1. Is this ok or it has any impact on my GC process with Y?
2. Now I need to apply for my H1 extension with Client C, is there going to be any problkem with INS?
3. Can I continue with Client C until my Gc approved then I can switch to Y rt?

I appreciate your comments.

Thank you,
GCWaiter
 
If you have joined with your client 180 days after your I-485 RD, then all you need to is to wait until you get either approval or RFE for employment. If it is for your employment then you can answer the RFE that your client is the propspective employer after approval.

If you have joined with your client before 180 days completion then you need to produce the employment letter from your other employer who sponsored your GC.
 
hi raja,

thanks for reply.
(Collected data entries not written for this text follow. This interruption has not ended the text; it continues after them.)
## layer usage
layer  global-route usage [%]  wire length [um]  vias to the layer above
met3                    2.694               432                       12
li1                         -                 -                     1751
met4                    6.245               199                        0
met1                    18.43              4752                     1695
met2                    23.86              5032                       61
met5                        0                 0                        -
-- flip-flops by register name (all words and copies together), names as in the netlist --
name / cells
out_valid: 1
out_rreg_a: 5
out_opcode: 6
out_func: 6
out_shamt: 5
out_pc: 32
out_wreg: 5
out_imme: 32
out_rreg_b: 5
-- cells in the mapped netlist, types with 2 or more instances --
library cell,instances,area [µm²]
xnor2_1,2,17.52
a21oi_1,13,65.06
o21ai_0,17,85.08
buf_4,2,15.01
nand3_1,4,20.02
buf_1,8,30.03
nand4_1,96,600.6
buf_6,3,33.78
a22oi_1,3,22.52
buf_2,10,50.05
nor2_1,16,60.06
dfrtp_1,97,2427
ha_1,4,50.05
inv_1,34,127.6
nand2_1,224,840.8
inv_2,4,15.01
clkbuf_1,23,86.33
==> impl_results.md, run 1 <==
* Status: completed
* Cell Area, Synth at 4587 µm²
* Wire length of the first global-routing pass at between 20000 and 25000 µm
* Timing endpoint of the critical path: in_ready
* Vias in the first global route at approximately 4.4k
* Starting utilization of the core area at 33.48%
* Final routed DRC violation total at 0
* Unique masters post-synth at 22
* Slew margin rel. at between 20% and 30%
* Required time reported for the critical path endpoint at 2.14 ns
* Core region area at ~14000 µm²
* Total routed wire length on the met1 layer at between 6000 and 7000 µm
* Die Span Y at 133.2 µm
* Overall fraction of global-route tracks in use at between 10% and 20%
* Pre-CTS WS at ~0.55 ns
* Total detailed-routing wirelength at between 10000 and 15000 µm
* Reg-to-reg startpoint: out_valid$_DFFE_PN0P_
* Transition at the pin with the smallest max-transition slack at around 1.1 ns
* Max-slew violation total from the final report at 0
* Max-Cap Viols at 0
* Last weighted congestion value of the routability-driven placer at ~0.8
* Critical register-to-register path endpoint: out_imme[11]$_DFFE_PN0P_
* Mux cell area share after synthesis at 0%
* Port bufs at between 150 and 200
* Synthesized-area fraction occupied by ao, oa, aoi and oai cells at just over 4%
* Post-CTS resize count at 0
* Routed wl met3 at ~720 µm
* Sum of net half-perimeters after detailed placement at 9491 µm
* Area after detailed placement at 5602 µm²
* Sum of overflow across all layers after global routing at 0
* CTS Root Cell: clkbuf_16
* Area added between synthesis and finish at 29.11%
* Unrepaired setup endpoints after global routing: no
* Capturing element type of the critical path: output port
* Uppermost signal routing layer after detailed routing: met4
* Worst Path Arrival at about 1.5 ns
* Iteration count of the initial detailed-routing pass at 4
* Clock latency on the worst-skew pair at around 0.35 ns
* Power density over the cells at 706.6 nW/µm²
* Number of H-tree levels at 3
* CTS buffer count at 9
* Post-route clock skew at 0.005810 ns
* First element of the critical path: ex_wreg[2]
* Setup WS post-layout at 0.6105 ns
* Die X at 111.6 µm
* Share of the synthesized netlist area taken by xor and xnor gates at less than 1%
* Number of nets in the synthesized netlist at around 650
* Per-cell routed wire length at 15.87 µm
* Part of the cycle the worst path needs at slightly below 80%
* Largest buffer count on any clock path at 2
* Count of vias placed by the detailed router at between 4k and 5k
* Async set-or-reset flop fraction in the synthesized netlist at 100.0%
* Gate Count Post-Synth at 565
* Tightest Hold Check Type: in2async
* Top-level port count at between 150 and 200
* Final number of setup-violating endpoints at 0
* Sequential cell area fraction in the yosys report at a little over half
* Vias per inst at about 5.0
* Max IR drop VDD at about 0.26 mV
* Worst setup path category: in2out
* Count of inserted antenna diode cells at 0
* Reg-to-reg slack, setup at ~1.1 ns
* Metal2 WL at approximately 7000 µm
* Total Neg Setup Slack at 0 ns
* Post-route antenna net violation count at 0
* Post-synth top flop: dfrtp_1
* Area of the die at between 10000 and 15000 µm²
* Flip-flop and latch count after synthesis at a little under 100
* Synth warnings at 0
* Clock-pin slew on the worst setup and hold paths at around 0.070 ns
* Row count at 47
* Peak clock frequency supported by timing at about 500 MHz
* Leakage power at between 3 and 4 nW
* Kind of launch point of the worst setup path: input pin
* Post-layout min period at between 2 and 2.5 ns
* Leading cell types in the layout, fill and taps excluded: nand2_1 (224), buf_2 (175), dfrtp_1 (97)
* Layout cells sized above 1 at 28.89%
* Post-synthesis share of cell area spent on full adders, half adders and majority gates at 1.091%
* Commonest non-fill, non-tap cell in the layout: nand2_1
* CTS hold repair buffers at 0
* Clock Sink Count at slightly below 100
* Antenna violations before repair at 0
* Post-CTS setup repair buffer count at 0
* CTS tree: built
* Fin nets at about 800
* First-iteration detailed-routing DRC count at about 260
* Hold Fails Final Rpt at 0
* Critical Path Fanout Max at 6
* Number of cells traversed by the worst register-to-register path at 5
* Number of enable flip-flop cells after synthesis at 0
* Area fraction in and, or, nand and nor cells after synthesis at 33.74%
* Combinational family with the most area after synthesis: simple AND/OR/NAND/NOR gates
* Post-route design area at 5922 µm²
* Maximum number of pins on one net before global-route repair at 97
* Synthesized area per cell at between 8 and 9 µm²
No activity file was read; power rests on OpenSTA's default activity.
==> src/rtl/stb_window_ctrl_if.sv <==
// Result channel between the window sequencer and the binary consumer.
// The producer drives result/result_valid; the consumer drives result_ready.
interface stb_window_ctrl_if #(
    parameter int WIDTH = 8
);
    logic [WIDTH-1:0] result;
    logic             result_valid;
    logic             result_ready;

    modport master (output result, output result_valid, input result_ready);
    modport slave  (input result, input result_valid, output result_ready);
endinterface

==> src/rtl/stb_window_ctrl.sv <==
// Start-triggered 2^L-cycle window that counts stochastic ones and hands out a scaled result.
// Optional abort input is enabled by defining STB_WINDOW_CTRL_ABORT_EN.
//
// state | meaning
// IDLE  | waiting for start; result held, result_valid low
// RUN   | stream enabled, accumulating bit_in for 2^L cycles
// HOLD  | result_valid high until the consumer accepts it
module stb_window_ctrl #(
    parameter int WIDTH = 8,
    parameter int LW    = $clog2(WIDTH + 1)
) (
    input  logic          clk,
    input  logic          resetn,
    input  logic          start,
    input  logic [LW-1:0] len_log2,
    input  logic          bit_in,
`ifdef STB_WINDOW_CTRL_ABORT_EN
    input  logic          abort,
`endif
    output logic          stream_en,
    output logic          busy,
    stb_window_ctrl_if.master res_if
);

    typedef enum logic [1:0] {IDLE, RUN, HOLD} state_t;

    state_t         state;
    logic [LW-1:0]  l_reg;
    logic [WIDTH:0] ones;
    logic [WIDTH:0] cyc;
    logic [WIDTH:0] last_cyc;
    logic [WIDTH:0] final_cnt;
    logic [WIDTH:0] scaled;
    logic [LW-1:0]  sh_amt;
    logic [WIDTH-1:0] sat_result;
    logic           abort_hit;

`ifdef STB_WINDOW_CTRL_ABORT_EN
    assign abort_hit = abort;
`else
    assign abort_hit = 1'b0;
`endif

    function automatic logic [LW-1:0] clamp_len(input logic [LW-1:0] l);
        if (l == '0 || l > LW'(WIDTH)) begin
            return LW'(WIDTH);
        end
        return l;
    endfunction

    // final count never exceeds 2^L, so the shifted value fits in WIDTH+1 bits
    assign last_cyc   = ((WIDTH + 1)'(1) << l_reg) - (WIDTH + 1)'(1);
    assign final_cnt  = ones + {{WIDTH{1'b0}}, bit_in};
    assign sh_amt     = LW'(WIDTH) - l_reg;
    assign scaled     = final_cnt << sh_amt;
    assign sat_result = scaled[WIDTH] ? {WIDTH{1'b1}} : scaled[WIDTH-1:0];

    assign stream_en = (state == RUN);
    assign busy      = (state != IDLE);

    always_ff @(posedge clk or negedge resetn) begin
        if (!resetn) begin
            state               <= IDLE;
            l_reg               <= LW'(WIDTH);
            ones                <= '0;
            cyc                 <= '0;
            res_if.result       <= '0;
            res_if.result_valid <= 1'b0;
        end else if (abort_hit) begin
            state               <= IDLE;
            res_if.result_valid <= 1'b0;
        end else begin
            case (state)
                IDLE: begin
                    if (start) begin
                        l_reg <= clamp_len(len_log2);
                        ones  <= '0;
                        cyc   <= '0;
                        state <= RUN;
                    end
                end
                RUN: begin
                    if (cyc == last_cyc) begin
                        res_if.result       <= sat_result;
                        res_if.result_valid <= 1'b1;
                        state               <= HOLD;
                    end else begin
                        ones <= final_cnt;
                        cyc  <= cyc + (WIDTH + 1)'(1);
                    end
                end
                HOLD: begin
                    if (res_if.result_ready) begin
                        res_if.result_valid <= 1'b0;
                        if (start) begin
                            l_reg <= clamp_len(len_log2);
                            ones  <= '0;
                            cyc   <= '0;
                            state <= RUN;
                        end else begin
                            state <= IDLE;
                        end
                    end
                end
                default: begin
                    state               <= IDLE;
                    res_if.result_valid <= 1'b0;
                end
            endcase
        end
    end

endmodule

==> src/flat_wrapper.sv <==
// flat-port wrapper written by rule: the top's interface ports become plain ports
module stb_window_ctrl_flat 
#(
    parameter int WIDTH = 8,
    parameter int LW    = $clog2(WIDTH + 1)
)
  (clk, resetn, start, len_log2, bit_in, stream_en, busy, res_if_result, res_if_result_valid, res_if_result_ready);
  stb_window_ctrl_if #(.WIDTH(WIDTH)) res_if_i ();
  input  logic clk;
  input  logic resetn;
  input  logic start;
  input  logic [LW-1:0] len_log2;
  input  logic bit_in;
  output logic stream_en;
  output logic busy;
  output wire logic [$bits(res_if_i.result)-1:0] res_if_result;
  output wire logic [$bits(res_if_i.result_valid)-1:0] res_if_result_valid;
  input wire logic [$bits(res_if_i.result_ready)-1:0] res_if_result_ready;
  assign res_if_result = res_if_i.result;
  assign res_if_result_valid = res_if_i.result_valid;
  assign res_if_i.result_ready = res_if_result_ready;
  stb_window_ctrl #(.WIDTH(WIDTH), .LW(LW)) u_core (.clk(clk), .resetn(resetn), .start(start), .len_log2(len_log2), .bit_in(bit_in), .stream_en(stream_en), .busy(busy), .res_if(res_if_i));
endmodule
==> config.mk <==
export PLATFORM = sky130hd
export DESIGN_NAME = stb_window_ctrl_flat
export DESIGN_NICKNAME = d
export VERILOG_FILES = /design/src/rtl/stb_window_ctrl_if.sv /design/src/rtl/stb_window_ctrl.sv /design/src/flat_wrapper.sv
export SDC_FILE = /design/constraint.sdc
export NUM_CORES = 1
export LEC_CHECK = 0
export CAP_MARGIN = 5
export CORE_MARGIN = 4
export CORE_UTILIZATION = 59
export CTS_CLUSTER_DIAMETER = 80
export CTS_CLUSTER_SIZE = 40
export DETAILED_ROUTE_END_ITERATION = 12
export PLACE_DENSITY_LB_ADDON = 0.05
export REMOVE_ABC_BUFFERS = 1
export SLEW_MARGIN = 10
export SYNTH_ARGS = -nofsm -noshare
export SYNTH_HDL_FRONTEND = slang
export SYNTH_SLANG_ARGS = --single-unit
==> constraint.sdc <==
create_clock -name clk -period 4.05 [get_ports clk]
set_input_delay 0.81 -clock clk [delete_from_list [all_inputs] [get_ports clk]]
set_output_delay 0.81 -clock clk [all_outputs]
set_load 0.02 [all_outputs]
Word level (Yosys, flattened, before mapping)
Index checks and enable logic that the tools add are counted.
{"block": "word_totals", "register_bits": 33, "latchBits": 0, "ramBits": 0, "rom_bits": 0, "out_inout_bits": 11, "wordCells": 62, "memories": 0}
{"block": "op_classes", "addsub": 4, "multipliers": 0, "n_div": 0, "n_lt_le_gt_ge": 1, "eq_ne": 8, "n_shift": 2, "muxes": 29, "bitwise": 1, "n_reduce_logical": 11}
{"cell": "$mux W9", "count": 6}
{"cell": "$pmux W9 S3", "count": 2}
{"cell": "$mux W4", "count": 6}
{"cell": "$add A9 B1 Y9", "count": 1}
{"cell": "$add A9 B1 Y9 const B", "count": 1}
{"cell": "$eq A9 B9 Y1", "count": 1}
{"cell": "$reduce_and A3 Y1", "count": 3}
{"cell": "$shl A1 B4 Y9 const A", "count": 1}
{"cell": "$shl A9 B4 Y9", "count": 1}
{"cell": "$sub A9 B2 Y9 const B", "count": 1}
{"cell": "$mux W1", "count": 8}
{"cell": "$mux W8", "count": 1}
{"cell": "$ne A2 B2 Y1 const B", "count": 4}
{"cell": "$pmux W4 S2", "count": 1}
{"cell": "$mux W2", "count": 3}
{"cell": "$pmux W2 S3", "count": 1}
{"cell": "$gt A4 B4 Y1 const B", "count": 1}
{"cell": "$logic_not A4 Y1", "count": 1}
{"cell": "$reduce_and A4 Y1", "count": 1}
{"cell": "$reduce_bool A2 Y1", "count": 2}
{"cell": "$sub A4 B4 Y4 const A", "count": 1}
{"cell": "$pmux W1 S3", "count": 1}
{"cell": "$reduce_bool A3 Y1", "count": 1}
{"cell": "$eq A2 B1 Y1 const B", "count": 1}
{"cell": "6 further kinds", "count": 6}

Longest topological paths before layout
Gate-level depths: netlist of run 1.
{"block": "depth", "ltp_word": 10, "mapped_depth": 16, "depth_no_buf": 12}

Worst setup path after synthesis of run 1
No wires, ideal clock.
{"block": "synth_path", "path_type": "reg-to-reg", "startpoint": "register u_core.l_reg[0]", "endpoint": "register u_core.res_if.result[3]", "setup_time_ps": 125, "t_arrival_ps": 3264, "required_time_ps": 3925, "setup_slack_ps": 662, "stages_incl_launch_ff": 15, "path_buffers": 3, "period_less_slack_ps": 3388, "cell_sequence": "dfrtp_1 -> inv_2 -> ha_1 -> ha_1 -> clkbuf_1 -> nand2b_1 -> ha_1 -> clkbuf_1 -> a211oi_1 -> a311o_1 -> a31o_1 -> nor4_2 -> and2_1 -> buf_4 -> mux2_2"}
{"block": "synth_between", "elab_chain_len": 4, "elab_cells_between_ends": 7, "classes_between": "add/sub: 2; eq/ne: 1; shift: 2; mux: 1; reduce/logical: 1"}
{"element": "start, declared", "line": "stb_window_ctrl.sv:28", "source": "logic [LW-1:0] l_reg;"}
{"element": "start signal, assigned", "line": "stb_window_ctrl.sv:64", "source": "l_reg <= LW'(WIDTH);"}
{"element": "start signal, assigned", "line": "stb_window_ctrl.sv:76", "source": "l_reg <= clamp_len(len_log2);"}
{"element": "start signal, assigned", "line": "stb_window_ctrl.sv:96", "source": "l_reg <= clamp_len(len_log2);"}
{"element": "$shl A1 B4 Y9", "line": "stb_window_ctrl.sv:52", "source": "assign last_cyc = ((WIDTH + 1)'(1) << l_reg) - (WIDTH + 1)'(1);"}
{"element": "$sub A9 B2 Y9", "line": "stb_window_ctrl.sv:52"}
{"element": "$eq A9 B9 Y1", "line": "stb_window_ctrl.sv:83", "source": "if (cyc == last_cyc) begin"}
{"element": "$reduce_and A2 Y1 (no source line)"}
{"element": "end signal, assigned", "line": "stb_window_ctrl.sv:84", "source": "res_if.result <= sat_result;"}
{"element": "end, declared", "line": "stb_window_ctrl_if.sv:10", "source": "modport master (output result, output result_valid, input result_ready);"}
Parallel ways exist; a longest one is shown, timed or not.
A chain may end at the register's enable or synchronous reset.

Worst setup path in the final report of run 1
{"block": "layout_path", "startpoint": "register u_core.l_reg[1]", "endpoint": "register u_core.res_if.result[6]"}
Same word-level chain as after synthesis.
File: src/rtl/fp_mult_pipe.sv
// Three-stage floating-point multiplier with a single global advance/stall signal.
module fp_mult_pipe
  import fp_mult_pipe_pkg::*;
#(
  parameter int EXP_W = 8,
  parameter int MAN_W = 23
) (
  input  logic                 clk,
  input  logic                 rst,
  input  logic                 in_valid,
  output logic                 in_ready,
  input  logic [EXP_W+MAN_W:0] a,
  input  logic [EXP_W+MAN_W:0] b,
  input  logic [2:0]           round,
  output logic                 out_valid,
  input  logic                 out_ready,
  output logic [EXP_W+MAN_W:0] z,
  output logic [7:0]           status
);

  localparam int W  = 1 + EXP_W + MAN_W;
  localparam int EW = EXP_W + 2;
  localparam int PW = 2 * (MAN_W + 1);
  localparam logic signed [EW-1:0] BIAS    = EW'((1 << (EXP_W - 1)) - 1);
  localparam logic signed [EW-1:0] EXP_ONE = EW'(1);

  logic advance;
  assign advance  = !out_valid || out_ready;
  assign in_ready = advance;

  logic [EXP_W-1:0]     a_exp, b_exp;
  logic                 a_zero, b_zero, a_inf, b_inf, a_nan, b_nan;
  logic                 cls_nan, cls_inf, cls_zero;
  logic [MAN_W:0]       man_a, man_b;
  logic [PW-1:0]        prod;
  logic signed [EW-1:0] exp_a_s, exp_b_s, exp_sum;

  // Exponent field zero covers both true zero and denormals, which are flushed.
  always_comb begin
    a_exp    = a[W-2:MAN_W];
    b_exp    = b[W-2:MAN_W];
    a_zero   = (a_exp == '0);
    b_zero   = (b_exp == '0);
    a_inf    = (&a_exp) && !(|a[MAN_W-1:0]);
    b_inf    = (&b_exp) && !(|b[MAN_W-1:0]);
    a_nan    = (&a_exp) && (|a[MAN_W-1:0]);
    b_nan    = (&b_exp) && (|b[MAN_W-1:0]);
    cls_nan  = a_nan || b_nan || (a_inf && b_zero) || (a_zero && b_inf);
    cls_inf  = !cls_nan && (a_inf || b_inf);
    cls_zero = !cls_nan && !cls_inf && (a_zero || b_zero);
    man_a    = {1'b1, a[MAN_W-1:0]};
    man_b    = {1'b1, b[MAN_W-1:0]};
    prod     = PW'(man_a) * PW'(man_b);
    exp_a_s  = {2'b00, a_exp};
    exp_b_s  = {2'b00, b_exp};
    exp_sum  = exp_a_s + exp_b_s - BIAS;
  end

  // ---- S1: unpack / classify / multiply ----
  logic                 vld_p0, sign_p0, nan_p0, inf_p0, zero_p0;
  logic signed [EW-1:0] exp_p0;
  logic [PW-1:0]        prod_p0;
  logic [2:0]           rnd_p0;

  always_ff @(posedge clk) begin
    if (rst)          vld_p0 <= 1'b0;
    else if (advance) vld_p0 <= in_valid;
  end

  always_ff @(posedge clk) begin
    if (advance) begin
      sign_p0 <= a[W-1] ^ b[W-1];
      nan_p0  <= cls_nan;
      inf_p0  <= cls_inf;
      zero_p0 <= cls_zero;
      exp_p0  <= exp_sum;
      prod_p0 <= prod;
      rnd_p0  <= round;
    end
  end

  logic                 shift_n;
  logic signed [EW-1:0] exp_n;
  logic [MAN_W-1:0]     frac_n;
  logic                 guard_n, sticky_n;

  // Product lies in [1,4); a set MSB means one extra bit of integer part.
  always_comb begin
    shift_n = prod_p0[PW-1];
    if (shift_n) begin
      exp_n    = exp_p0 + EXP_ONE;
      frac_n   = prod_p0[PW-2 -: MAN_W];
      guard_n  = prod_p0[MAN_W];
      sticky_n = |prod_p0[MAN_W-1:0];
    end else begin
      exp_n    = exp_p0;
      frac_n   = prod_p0[PW-3 -: MAN_W];
      guard_n  = prod_p0[MAN_W-1];
      sticky_n = |prod_p0[MAN_W-2:0];
    end
  end

  // ---- S2: normalise, guard/sticky ----
  logic                 vld_p1, sign_p1, nan_p1, inf_p1, zero_p1, guard_p1, sticky_p1;
  logic signed [EW-1:0] exp_p1;
  logic [MAN_W-1:0]     frac_p1;
  logic [2:0]           rnd_p1;

  always_ff @(posedge clk) begin
    if (rst)          vld_p1 <= 1'b0;
    else if (advance) vld_p1 <= vld_p0;
  end

  always_ff @(posedge clk) begin
    if (advance) begin
      sign_p1   <= sign_p0;
      nan_p1    <= nan_p0;
      inf_p1    <= inf_p0;
      zero_p1   <= zero_p0;
      exp_p1    <= exp_n;
      frac_p1   <= frac_n;
      guard_p1  <= guard_n;
      sticky_p1 <= sticky_n;
      rnd_p1    <= rnd_p0;
    end
  end

  logic [W-1:0] z_s3;
  logic [7:0]   status_s3;

  fp_round_exc #(.EXP_W(EXP_W), .MAN_W(MAN_W)) u_round_exc (
    .sign   (sign_p1),
    .nan    (nan_p1),
    .inf    (inf_p1),
    .zero   (zero_p1),
    .exp    (exp_p1),
    .man    (frac_p1),
    .guard  (guard_p1),
    .sticky (sticky_p1),
    .rnd    (rnd_p1),
    .z      (z_s3),
    .status (status_s3)
  );

  // ---- S3: round / exceptions / output register ----
  logic         vld_p2;
  logic [W-1:0] z_p2;
  logic [7:0]   status_p2;

  always_ff @(posedge clk) begin
    if (rst) begin
      vld_p2    <= 1'b0;
      z_p2      <= '0;
      status_p2 <= '0;
    end else if (advance) begin
      vld_p2    <= vld_p1;
      z_p2      <= z_s3;
      status_p2 <= status_s3;
    end
  end

  assign out_valid = vld_p2;
  assign z         = z_p2;
  assign status    = status_p2;

endmodule
### config.mk
export PLATFORM = sky130hd
export DESIGN_NAME = seg14_scan_sched
export DESIGN_NICKNAME = d
export VERILOG_FILES = /design/src/rtl/seg14_scan_sched.sv
export SDC_FILE = /design/constraint.sdc
export NUM_CORES = 1
export LEC_CHECK = 0
export ABC_AREA = 1
export CORE_AREA = 2 2 271 273
export DETAILED_ROUTE_END_ITERATION = 12
export DIE_AREA = 0 0 273 275
export GPL_TIMING_DRIVEN = 0
export SYNTH_ARGS = -nofsm -noshare
export SYNTH_HDL_FRONTEND = slang
export SYNTH_SLANG_ARGS = --single-unit
export TNS_END_PERCENT = 1
### constraint.sdc
create_clock -name clk -period 2.8 [get_ports clk]
set_input_delay 0.42 -clock clk [delete_from_list [all_inputs] [get_ports clk]]
set_output_delay 0.42 -clock clk [all_outputs]
set_load 0.02 [all_outputs]
## src/rtl/serial_arith_pkg.sv

```systemverilog
// Shared definitions for the bit-serial arithmetic engines (adder now, subtractor later).
// Holds the FSM state encoding and the default operand width.
package serial_arith_pkg;

    localparam int DEFAULT_WIDTH = 8;

    typedef enum logic [1:0] {
        ST_IDLE = 2'd0,
        ST_RUN  = 2'd1,
        ST_DONE = 2'd2
    } state_t;

endpackage

```

## src/rtl/full_adder_bit.sv

```systemverilog
// One-bit combinational full adder; the single arithmetic cell of the serial engine.
module full_adder_bit (
    input  logic a,
    input  logic b,
    input  logic ci,
    output logic s,
    output logic co
);

    assign s  = a ^ b ^ ci;
    assign co = (a & b) | (a & ci) | (b & ci);

endmodule

```

## src/rtl/serial_adder.sv

```systemverilog
// Bit-serial WIDTH-bit adder: operands are accepted in IDLE, summed LSB-first over
// WIDTH cycles through one full adder, then presented with a one-cycle done pulse.
module serial_adder
    import serial_arith_pkg::*;
#(
    parameter int WIDTH = DEFAULT_WIDTH
) (
    input  logic             clk,
    input  logic             rst_n,
    input  logic             start_valid,
    output logic             start_ready,
    input  logic [WIDTH-1:0] a,
    input  logic [WIDTH-1:0] b,
    input  logic             cin,
    output logic [WIDTH-1:0] sum,
    output logic             cout,
    output logic             done,
    output logic             busy
);

    localparam int CW = $clog2(WIDTH);
    localparam logic [CW-1:0] LAST = CW'(WIDTH - 1);

    state_t           state;
    state_t           next_state;
    logic [WIDTH-1:0] sa;
    logic [WIDTH-1:0] sb;
    logic [WIDTH-1:0] res;
    logic             carry;
    logic [CW-1:0]    cnt;
    logic             s;
    logic             co;

    full_adder_bit u_fa (
        .a  (sa[0]),
        .b  (sb[0]),
        .ci (carry),
        .s  (s),
        .co (co)
    );

    always_ff @(posedge clk or negedge rst_n) begin
        if (!rst_n) begin
            state <= ST_IDLE;
        end else begin
            state <= next_state;
        end
    end

    always_comb begin
        next_state = state;
        case (state)
            ST_IDLE: if (start_valid) next_state = ST_RUN;
            ST_RUN:  if (cnt == LAST) next_state = ST_DONE;
            ST_DONE: next_state = ST_IDLE;
            default: next_state = ST_IDLE;
        endcase
    end

    always_comb begin
        start_ready = (state == ST_IDLE);
        busy        = (state == ST_RUN) || (state == ST_DONE);
        done        = (state == ST_DONE);
    end

    // Result bits enter at the MSB so the finished word lines up after WIDTH shifts.
    always_ff @(posedge clk or negedge rst_n) begin
        if (!rst_n) begin
            sa    <= '0;
            sb    <= '0;
            res   <= '0;
            carry <= 1'b0;
            cnt   <= '0;
            sum   <= '0;
            cout  <= 1'b0;
        end else if (state == ST_IDLE && start_valid) begin
            sa    <= a;
            sb    <= b;
            carry <= cin;
            cnt   <= '0;
        end else if (state == ST_RUN) begin
            sa    <= sa >> 1;
            sb    <= sb >> 1;
            res   <= {s, res[WIDTH-1:1]};
            carry <= co;
            cnt   <= cnt + CW'(1);
            if (cnt == LAST) begin
                sum  <= {s, res[WIDTH-1:1]};
                cout <= co;
            end
        end
    end

endmodule

```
Thing is I joined with client company way head of I-485 filing infact after labor filing. My previous employer said he will continue GC, so i am continuing GC with them eventhough I am with client on client H1.

So i am wondering is my previous employer Gc process is ok rt? and I am not in trouble with GC because I joined with client well in advance rt? FYI... My previous employer will give employment letter if rfe comes.

Thanks,
 
Technically speaking, the I-485 approval is based on the availability of a permanent position prospectively. So long as Company Y is willing to make available, with prospective effect, the position for which an I-140 has been approved by the INS, you can adjust status based on your I-485 filed through Company Y. However, this means that you will have to quit Client C and take up the proferred position once the approval comes through. I infer from the fact that Company Y is willing to provide a RFE response to INS confirming your employment that they are willing to employ you in that position.
 
myimmi03

you did not mention if your i140 was approved or not, but since yours seems to be an old enough case, i am assuming that it was not an i140/i485 concurrent filing case, and that your i485 was filed after company Y's i140 was approved.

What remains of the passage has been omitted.